Of course this is the ideal.

For the most part, awards like these are decided not by artistic excellence but by politics.  "Politics" here could mean the inner social navigation of the sub-culture or civil politics in general.  American Sniper was the largest grossing film of 2014 and was loved by audiences, myself included.  But I had little doubt that it would lose most Oscar categories because it had a political bent heterodox to most of the Academy voters.

Politics is also why Wes Anderson movies keep winning awards.  Perhaps I'm wrong, but I cannot fathom the amount of creative awards his movies win when they lack any kind of popular acclaim or real depth.  But Wes Anderson is loved by those who are in power in these circles, so he wins awards.

But what is the alternative?  Create a counter voting block?

That is what has happened with the Hugo Awards.

The Hugo Awards are science fiction awards given out each year.  Nominees and winners are voted upon by members of WorldCon.

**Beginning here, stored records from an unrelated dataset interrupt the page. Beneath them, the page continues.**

==> run a: inputs <==
==> flow/design.v (excerpt) <==
module fft16 (
    input  wire              clk,
    input  wire              rst_n,
    input  wire              start,
    input  wire signed [8:0] din_i,
    input  wire signed [8:0] din_q,
    output wire              ready,
    output wire              dout_valid,
    output wire signed [8:0] dout_i,
    output wire signed [8:0] dout_q
);
make LEC_CHECK=0 ABC_AREA=1 CAP_MARGIN=35 CELL_PAD_IN_SITES_DETAIL_PLACEMENT=1 CORE_MARGIN=7 CORE_UTILIZATION=28 GPL_ROUTABILITY_DRIVEN=1 GPL_TIMING_DRIVEN=1 MAX_ROUTING_LAYER=met4 MIN_ROUTING_LAYER=met2 PLACE_DENSITY_LB_ADDON=0.28 SETUP_SLACK_MARGIN=-0.36 SLEW_MARGIN=0 finish   # period 7.49 ns
run.sh (not shown) runs the stock make flow with config.mk's settings and CLKGATE_MAP_FILE=.
==> inputs of run b, as changes to run a <==
==> flow/config.mk (replaced) <==
export PLATFORM = sky130hd
export DESIGN_NAME = fft16
export DESIGN_NICKNAME = fft16
export VERILOG_FILES = /design/flow/design.v
export SDC_FILE = /design/flow/constraint.sdc
export NUM_CORES = 4
export LEC_CHECK = 0
export CAP_MARGIN = 20
export CORE_MARGIN = 2
export CORE_UTILIZATION = 56
export SLEW_MARGIN = 20
==> flow/constraint.sdc (replaced) <==
create_clock -name core_clock -period 9.91 [get_ports {clk}]
set_input_delay 1.9820 -clock core_clock [delete_from_list [all_inputs] [get_ports {clk}]]
set_output_delay 1.9820 -clock core_clock [all_outputs]
set_load 0.01 [all_outputs]
==> inputs of run c, as changes to run a <==
==> flow/config.mk (replaced) <==
export PLATFORM = sky130hd
export DESIGN_NAME = fft16
export DESIGN_NICKNAME = fft16
export VERILOG_FILES = /design/flow/design.v
export SDC_FILE = /design/flow/constraint.sdc
export NUM_CORES = 4
export LEC_CHECK = 0
export ABC_AREA = 1
export CAP_MARGIN = 20
export CORE_MARGIN = 2
export CORE_UTILIZATION = 71
export PLACE_DENSITY_LB_ADDON = 0.06
export SETUP_SLACK_MARGIN = 2.5
export SLEW_MARGIN = 20
==> flow/constraint.sdc (replaced) <==
create_clock -name core_clock -period 8.43 [get_ports {clk}]
set_input_delay 1.6860 -clock core_clock [delete_from_list [all_inputs] [get_ports {clk}]]
set_output_delay 1.6860 -clock core_clock [all_outputs]
set_load 0.01 [all_outputs]
==> qor summary <==
|  | run a | run b | run c |
|---|---|---|---|
| Run status | complete, but fails checks | timing/DRC/antenna clean | stopped before the end |
| Stage where the flow stopped | - | - | global routing |
| Layout check failures | setup timing | - | - |
| Launching element of the worst setup path | u_fft.ctrl_U0.current_state[1] | u_fft.ctrl_U0.counter_r[0] | - |
| Fill cell count | 22132 | 7253 | - |
| Ant diodes | 21 | 3 | - |
| Total setup violations reported at the end of the flow | 36 | 0 | - |
| X dimension of the die | 456 microns | 311 microns | 281 microns |
| Multi-input comb cells | 3984 | 3265 | - |
| Max-capacitance violation count | 0 | 0 | - |
| Slowest library cell on the worst path | sky130_fd_sc_hd__fa_1 | sky130_fd_sc_hd__fa_1 | - |
| Most frequent CP cell | sky130_fd_sc_hd__inv_2 | sky130_fd_sc_hd__buf_4 | - |
| Count of plain and timing-repair buffers in the layout | 1191 | 733 | - |
| Hold Path Depth | 0 | 0 | - |
| Fin util | 37.4% | 68.7% | - |
| Post-Syn Area | 54600 sq um | 52900 sq um | 54600 sq um |
| Number of max-slew violations in the final report | 0 | 0 | - |
| Number of tap cells inserted | 2526 | 1254 | - |
| OpenROAD warnings | 93 | 91 | - |
| Nets in the synthesized netlist | 6722 | 5646 | 6722 |
| Number of ordinary inverters in the final layout | 1060 | 660 | - |
| Hold Fails Final Rpt | 0 | 0 | - |

* * *

==> inputs of exp/delta <==
fft16 again, from the RTL that the note above started with.
Settings: LEC_CHECK=0, ABC_AREA=1, CAP_MARGIN=35, CELL_PAD_IN_SITES_GLOBAL_PLACEMENT=1, CORE_MARGIN=4, CORE_UTILIZATION=33, CTS_CLUSTER_SIZE=91, GPL_ROUTABILITY_DRIVEN=1, GPL_TIMING_DRIVEN=0, MIN_ROUTING_LAYER=met2, SETUP_SLACK_MARGIN=0.78, SLEW_MARGIN=15, TNS_END_PERCENT=20; clock period 5.91 ns.
==> exp/onyx (differences from exp/delta) <==
==> flow/config.mk (replaced) <==
export PLATFORM = sky130hd
export DESIGN_NAME = fft16
export DESIGN_NICKNAME = fft16
export VERILOG_FILES = /design/flow/design.v
export SDC_FILE = /design/flow/constraint.sdc
export NUM_CORES = 4
export LEC_CHECK = 0
export CAP_MARGIN = 35
export CORE_ASPECT_RATIO = 0.92
export CORE_MARGIN = 2
export CORE_UTILIZATION = 37
export SLEW_MARGIN = 20
export TNS_END_PERCENT = 20
==> flow/constraint.sdc (replaced) <==
create_clock -name core_clock -period 10.0 [get_ports {clk}]
set_input_delay 2.0000 -clock core_clock [delete_from_list [all_inputs] [get_ports {clk}]]
set_output_delay 2.0000 -clock core_clock [all_outputs]
set_load 0.01 [all_outputs]
==> exp/zinc (differences from exp/delta) <==
==> flow/config.mk (replaced) <==
export PLATFORM = sky130hd
export DESIGN_NAME = fft16
export DESIGN_NICKNAME = fft16
export VERILOG_FILES = /design/flow/design.v
export SDC_FILE = /design/flow/constraint.sdc
export NUM_CORES = 4
export LEC_CHECK = 0
export ABC_AREA = 1
export CAP_MARGIN = 35
export CELL_PAD_IN_SITES_DETAIL_PLACEMENT = 2
export CORE_MARGIN = 8
export CORE_UTILIZATION = 28
export GPL_ROUTABILITY_DRIVEN = 1
export GPL_TIMING_DRIVEN = 1
export MAX_ROUTING_LAYER = met4
export MIN_ROUTING_LAYER = met2
export PLACE_DENSITY_LB_ADDON = 0.28
export SETUP_SLACK_MARGIN = -0.36
export SLEW_MARGIN = 0
==> flow/constraint.sdc (replaced) <==
create_clock -name core_clock -period 7.49 [get_ports {clk}]
set_input_delay 1.4980 -clock core_clock [delete_from_list [all_inputs] [get_ports {clk}]]
set_output_delay 1.4980 -clock core_clock [all_outputs]
set_load 0.01 [all_outputs]
==> flow_summary.json <==
{
  "outcome": "complete, but fails checks",
  "violations": "setup timing",
  "met1_usage": 0,
  "finalSetupViolations": 36,
  "dpl_worst_slack_ns": -5.486,
  "slowest_stage": "fa_2",
  "drt-pass1-iter-count": 47,
  "top_layer": "met5",
  "synth.distinct_cells": 70,
  "fin_ws_ns": -3.991,
  "critPathMostFrequentCell": "nand2_1",
  "adder_share": 0.2406,
  "wl_per_cell_um": 20.97,
  "finalWeightedCongestion": 0.9701,
  "synthTopCellsByArea": "edfxtp_1, fa_1, nand2_1, ha_1, dfrtp_1",
  "fin_util": 0.4066,
  "grt_first_pass_wirelength_um": 267000
}
-- figures above: exp/delta

==> flow_summary.json <==
{
  "finalSetupViolations": 36,
  "drt-pass1-iter-count": 9,
  "violations": "setup timing",
  "outcome": "complete, but fails checks",
  "finalWeightedCongestion": 1.050,
  "grt_first_pass_wirelength_um": 364600,
  "synth.distinct_cells": 70,
  "dpl_worst_slack_ns": -2.840,
  "slowest_stage": "fa_1",
  "fin_ws_ns": -2.858,
  "met1_usage": 0,
  "wl_per_cell_um": 27.14,
  "fin_util": 0.3874
}
-- figures above: exp/zinc

==> flow_summary.json <==
{
  "outcome": "timing/DRC/antenna clean",
  "fin_ws_ns": 0.2806,
  "adder_share": 0.2489,
  "finalSetupViolations": 0,
  "synth.distinct_cells": 107,
  "grt_first_pass_wirelength_um": 232900,
  "slowest_stage": "fa_1",
  "wl_per_cell_um": 20.99,
  "met1_usage": 0.3013,
  "top_layer": "met5"
}
-- figures above: exp/onyx


* * *

==> 01-26: inputs <==
Starting RTL as in the previous note.
Design fft16, start of the top module:
module fft16 (
    input  wire              clk,
    input  wire              rst_n,
    input  wire              start,
    input  wire signed [8:0] din_i,
    input  wire signed [8:0] din_q,
    output wire              ready,
    output wire              dout_valid,
    output wire signed [8:0] dout_i,
    output wire signed [8:0] dout_q
);
wire signed [8:0] fifo1_dout_i, fifo1_dout_q, fifo2_dout_i, fifo2_dout_q;
fft #(.SAMPLE_WORD_LENGTH(9), .SAMPLE_INT_LENGTH(0), .SAMPLE_FLOAT_LENGTH(8), .FIFO_DEPTH(16)) u_fft (
    .fifo1_dout_i (fifo1_dout_i),
    .fifo1_dout_q (fifo1_dout_q),
    .fifo2_dout_i (fifo2_dout_i),
    .fifo2_dout_q (fifo2_dout_q),
    .din_i        (din_i),
    .din_q        (din_q),
    .strt_pulse   (start),
    .valid_in     (1'b1),
    .rst          (rst_n),
    .clk          (clk),
    .idle         (ready),
    .res_valid    (dout_valid),
    .res_i        (dout_i),
    .res_q        (dout_q)
);
endmodule
Settings: LEC_CHECK=0, ABC_AREA=1, CAP_MARGIN=25, CELL_PAD_IN_SITES_DETAIL_PLACEMENT=0, CORE_MARGIN=2, CORE_UTILIZATION=72, CTS_CLUSTER_DIAMETER=283, GPL_ROUTABILITY_DRIVEN=1, MAX_ROUTING_LAYER=met4, PLACE_DENSITY=0.37, SETUP_SLACK_MARGIN=-0.55, SLEW_MARGIN=20; clock period 8.75 ns.
==> inputs of 01-05, as changes to 01-26 <==
==> flow/config.mk (replaced) <==
export PLATFORM = sky130hd
export DESIGN_NAME = fft16
export DESIGN_NICKNAME = fft16
export VERILOG_FILES = /design/flow/design.v
export SDC_FILE = /design/flow/constraint.sdc
export NUM_CORES = 4
export LEC_CHECK = 0
export ABC_AREA = 0
export CAP_MARGIN = 20
export CELL_PAD_IN_SITES_DETAIL_PLACEMENT = 0
export CORE_MARGIN = 2
export CORE_UTILIZATION = 71
export CTS_CLUSTER_SIZE = 42
export GPL_ROUTABILITY_DRIVEN = 1
export SETUP_SLACK_MARGIN = 0.88
export SLEW_MARGIN = 20
==> flow/constraint.sdc (replaced) <==
create_clock -name core_clock -period 9.36 [get_ports {clk}]
set_input_delay 1.8720 -clock core_clock [delete_from_list [all_inputs] [get_ports {clk}]]
set_output_delay 1.8720 -clock core_clock [all_outputs]
set_load 0.01 [all_outputs]
==> inputs of 04-12, as changes to 01-26 <==
==> flow/config.mk (replaced) <==
export PLATFORM = sky130hd
export DESIGN_NAME = fft16
export DESIGN_NICKNAME = fft16
export VERILOG_FILES = /design/flow/design.v
export SDC_FILE = /design/flow/constraint.sdc
export NUM_CORES = 4
export LEC_CHECK = 0
export CAP_MARGIN = 20
export CORE_MARGIN = 2
export CORE_UTILIZATION = 70
export SLEW_MARGIN = 20
==> flow/constraint.sdc (replaced) <==
create_clock -name core_clock -period 7.16 [get_ports {clk}]
set_input_delay 1.4320 -clock core_clock [delete_from_list [all_inputs] [get_ports {clk}]]
set_output_delay 1.4320 -clock core_clock [all_outputs]
set_load 0.01 [all_outputs]
==> comparison table <==
Result of the run: 04-12 stopped before the end; 01-26 stopped before the end; 01-05 finished with violations
Stage where the flow stopped: 04-12 4_1_cts; 01-26 5_1_grt; 01-05 -
Violated checks: 04-12 -; 01-26 -; 01-05 negative setup slack
Number of buffers created by CTS: 04-12 -; 01-26 72; 01-05 74
Number of sinks driven by the clock tree: 04-12 -; 01-26 744; 01-05 744
Core region area: 04-12 74,600 µm²; 01-26 74,800 µm²; 01-05 74,100 µm²
Number of cells upsized or downsized after cts: 04-12 -; 01-26 359; 01-05 361
Placed Cells incl. Taps: 04-12 6,576; 01-26 7,678; 01-05 6,430
Area share of the leading cell type in the synthesized netlist: 04-12 32.7%; 01-26 31.7%; 01-05 32.7%
Area of the mapped netlist: 04-12 52,900 µm²; 01-26 54,600 µm²; 01-05 52,900 µm²
Sequential cell area fraction in the yosys report: 04-12 40.6%; 01-26 39.4%; 01-05 40.6%
Syn_area_per_cell: 04-12 11.0 µm²; 01-26 9.26 µm²; 01-05 11.0 µm²
Chip footprint: 04-12 77,800 µm²; 01-26 78,100 µm²; 01-05 76,700 µm²
Yosys cell types: 04-12 107; 01-26 70; 01-05 107
FA/HA/MAJ Cells, Area Fraction: 04-12 24.9%; 01-26 24.1%; 01-05 24.9%
AND-OR/OR-AND Cells, Area Fraction: 04-12 11.5%; 01-26 7.44%; 01-05 11.5%
Area of placed instances: 04-12 61,600 µm²; 01-26 62,700 µm²; 01-05 60,500 µm²
Number of buffers added to fix hold violations after cts: 04-12 -; 01-26 0; 01-05 0
Die x size: 04-12 279 µm; 01-26 279 µm; 01-05 277 µm
Die extent in y: 04-12 279 µm; 01-26 279 µm; 01-05 277 µm
Root buf cell: 04-12 -; 01-26 clkbuf_16; 01-05 clkbuf_16
Number of nets produced by synthesis: 04-12 5,646; 01-26 6,722; 01-05 5,646
Most used standard cell by instance count after synthesis: 04-12 inv_1; 01-26 nand2_1; 01-05 inv_1
Total cells reported by yosys after synthesis: 04-12 4,821; 01-26 5,897; 01-05 4,821
Area share of and/or/nand/nor cells after synthesis: 04-12 11.4%; 01-26 17.8%; 01-05 11.4%
Xor+xnor area frac: 04-12 4.91%; 01-26 3.21%; 01-05 4.91%
Clock buffer depth: 04-12 -; 01-26 3; 01-05 3
MUX area fraction: 04-12 0.771%; 01-26 0.0183%; 01-05 0.771%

There was a group of frustrated voters who believed that politics at large was responsible for the outcome of the Hugo awards and that science fiction.  They thought that politically incorrect authors were shut out because of their views.  In response a group organized by an internet campaign Sad Puppies and Angry Puppies got a number of like-minded people to register at WorldCon and as a result a majority of nominees share their political point of view.

Of course the opposing side is crying unfairness and prejudice.  But I think both sides have a bit of the same problem: neither voting bloc speaks to artistic quality.

One of the greatest comics ever made is Alan Moore's and Dave Gibbons' Watchmen.  It is a marvel of the art form.  I don't agree with much of the underlying philosophy, but I cannot deny the skill that went into it.  I acknowledge its thematic and moral shortcomings, but I cannot deny its artistic merit.

The Hugo Awards and the Academy Awards (and so many other awards) appear to overlook the artistic in favor of whatever is deemed orthodox thinking.  That isn't to say that some great pieces of art aren't honored by these awards, but having the correct philosophy does not mean that your art is great.

And that is the problem with most awards.

I sympathize with breaking the stranglehold of an elite few tastemakers.  If this move at the Hugo Awards is simply a way to open the door to more politically incorrect themes, then I am in favor of it.  But if the awards are simply replacing one philosophical stranglehold with another, then it is bad.

But maybe I'm naively optimistic.  I think we can find a community somewhere that still cares about art and not mere popularity or politics.

And if we can't find one, let's make one together.